Los servicios de inteligencia rusos (FSB) afirmaron el lunes haber detenido a 6 "miembros de un grupo neonazi" que pretendían asesinar, por orden de Kiev, al periodista Vladimir Soloviev, muy cercano a la propaganda del Kremlin.
"El Comité de Investigación de Rusia detuvo a miembros del grupo National Socialism/White Power, ciudadanos rusos, que preparaban el asesinato del político y periodista estrella Vladimir Soloviev", explicó el FSB en unas declaraciones recogidas por las agencias de prensa rusas.
El FSB dijo que este proyecto de "asesinato" a manos de seis ciudadanos rusos fue ordenado por el Servicio de Seguridad de Ucrania (SBU).
Según el FSB, "los miembros de este grupo confesaron haber preparado el asesinato de Soloviev, y que huirían al extranjero tras haberlo llevado a cabo".
Esta misma fuente afirmó que se habían incautado de diversas armas, un explosivo artesanal y pasaportes ucranianos a nombre de los sospechosos detenidos.
No fue posible comprobar esta información de forma independiente.
"¿Que hay de sorprendente en todo esto?
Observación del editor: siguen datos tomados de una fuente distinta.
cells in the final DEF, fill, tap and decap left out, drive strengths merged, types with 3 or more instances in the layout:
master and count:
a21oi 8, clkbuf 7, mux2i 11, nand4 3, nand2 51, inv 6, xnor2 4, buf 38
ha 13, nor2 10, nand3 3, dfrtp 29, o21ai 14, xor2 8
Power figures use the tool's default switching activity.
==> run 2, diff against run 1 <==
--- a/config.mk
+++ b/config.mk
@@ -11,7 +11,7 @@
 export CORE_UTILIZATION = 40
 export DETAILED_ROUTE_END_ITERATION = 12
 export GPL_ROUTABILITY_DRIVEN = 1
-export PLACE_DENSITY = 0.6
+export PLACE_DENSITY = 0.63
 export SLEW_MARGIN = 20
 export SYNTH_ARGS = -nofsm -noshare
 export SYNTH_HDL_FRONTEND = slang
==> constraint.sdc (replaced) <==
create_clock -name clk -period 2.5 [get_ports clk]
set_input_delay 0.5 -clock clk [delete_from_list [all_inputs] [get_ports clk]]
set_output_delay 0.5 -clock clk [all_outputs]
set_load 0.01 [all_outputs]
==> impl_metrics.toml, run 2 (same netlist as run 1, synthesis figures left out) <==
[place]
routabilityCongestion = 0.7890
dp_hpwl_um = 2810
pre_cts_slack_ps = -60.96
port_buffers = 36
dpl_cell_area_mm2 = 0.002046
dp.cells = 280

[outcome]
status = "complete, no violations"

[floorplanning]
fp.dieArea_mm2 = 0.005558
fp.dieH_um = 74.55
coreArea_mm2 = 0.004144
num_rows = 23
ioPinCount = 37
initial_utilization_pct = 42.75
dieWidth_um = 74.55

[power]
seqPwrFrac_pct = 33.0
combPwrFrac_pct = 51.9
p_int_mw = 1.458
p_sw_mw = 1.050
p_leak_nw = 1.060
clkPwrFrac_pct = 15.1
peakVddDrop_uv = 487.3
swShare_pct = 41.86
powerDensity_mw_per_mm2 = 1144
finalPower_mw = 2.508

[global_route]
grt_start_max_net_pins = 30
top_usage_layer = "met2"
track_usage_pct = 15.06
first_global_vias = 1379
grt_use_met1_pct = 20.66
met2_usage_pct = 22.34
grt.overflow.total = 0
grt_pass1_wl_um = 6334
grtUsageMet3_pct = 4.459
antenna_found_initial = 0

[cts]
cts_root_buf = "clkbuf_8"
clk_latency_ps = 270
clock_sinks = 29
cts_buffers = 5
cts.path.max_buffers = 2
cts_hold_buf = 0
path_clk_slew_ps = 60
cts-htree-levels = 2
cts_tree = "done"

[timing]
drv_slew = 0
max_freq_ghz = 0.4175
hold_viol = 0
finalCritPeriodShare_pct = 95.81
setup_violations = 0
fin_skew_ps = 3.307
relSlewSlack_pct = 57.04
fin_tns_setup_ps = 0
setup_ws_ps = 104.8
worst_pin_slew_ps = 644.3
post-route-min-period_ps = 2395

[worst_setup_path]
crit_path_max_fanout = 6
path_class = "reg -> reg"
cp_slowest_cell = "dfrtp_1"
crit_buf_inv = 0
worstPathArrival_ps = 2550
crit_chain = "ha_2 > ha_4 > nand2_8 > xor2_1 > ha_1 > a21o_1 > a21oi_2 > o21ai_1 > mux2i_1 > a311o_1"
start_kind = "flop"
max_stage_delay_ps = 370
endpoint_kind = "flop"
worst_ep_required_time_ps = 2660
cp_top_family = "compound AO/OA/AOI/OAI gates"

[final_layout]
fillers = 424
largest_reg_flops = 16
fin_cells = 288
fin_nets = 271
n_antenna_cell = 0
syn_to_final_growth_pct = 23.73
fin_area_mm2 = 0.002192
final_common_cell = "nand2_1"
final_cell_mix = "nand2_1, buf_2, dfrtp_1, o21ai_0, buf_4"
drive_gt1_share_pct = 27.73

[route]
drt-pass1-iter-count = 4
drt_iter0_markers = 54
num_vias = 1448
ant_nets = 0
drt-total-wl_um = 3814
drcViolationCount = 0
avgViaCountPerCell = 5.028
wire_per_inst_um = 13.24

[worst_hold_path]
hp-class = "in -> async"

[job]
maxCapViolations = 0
Estoy a la vista de todos", dijo Soloviev a la agencia de noticias RIA Novosti sobre el supuesto plan para acabar con él.
"Soy judío y antifascista, así que es obvio que soy un objetivo para los simpatizantes de Bandera (el nacionalista ucraniano Stepan Bandera), bastardos nazis", añadió.
Un poco antes, el presidente Vladimir Putin mencionó un proyecto "de atentado contra un periodista estrella", algo que calificó de "acto de terror", pero sin decir el nombre de Soloviev.
"Conocemos por su nombre a los responsables de los servicios secretos occidentales que trabajan con el Servicio de Seguridad de Ucrania, sobre todo de la CIA", declaró Putin durante una reunión con los fiscales rusos.
Vladimir Soloviev, de 58 años, es uno de los principales nexos del Kremlin con los medios. Próximo a Putin, al que entrevistó en varias ocasiones, defiende firmemente la ofensiva militar rusa en Ucrania.
Este presentador de televisión, conocido por dirigir programas de tertulia política desde finales de los 90, forma parte de las numerosas personalidades sancionadas por las potencias occidentales desde el inicio de la intervención en Ucrania.
Se le embargaron a principios de marzo tres propiedades inmobiliarias en el exclusivo lago Como (norte de Italia) por valor de 8 millones de euros (unos 8,6 millones de dólares). Además, tiene prohibida la entrada en varios países.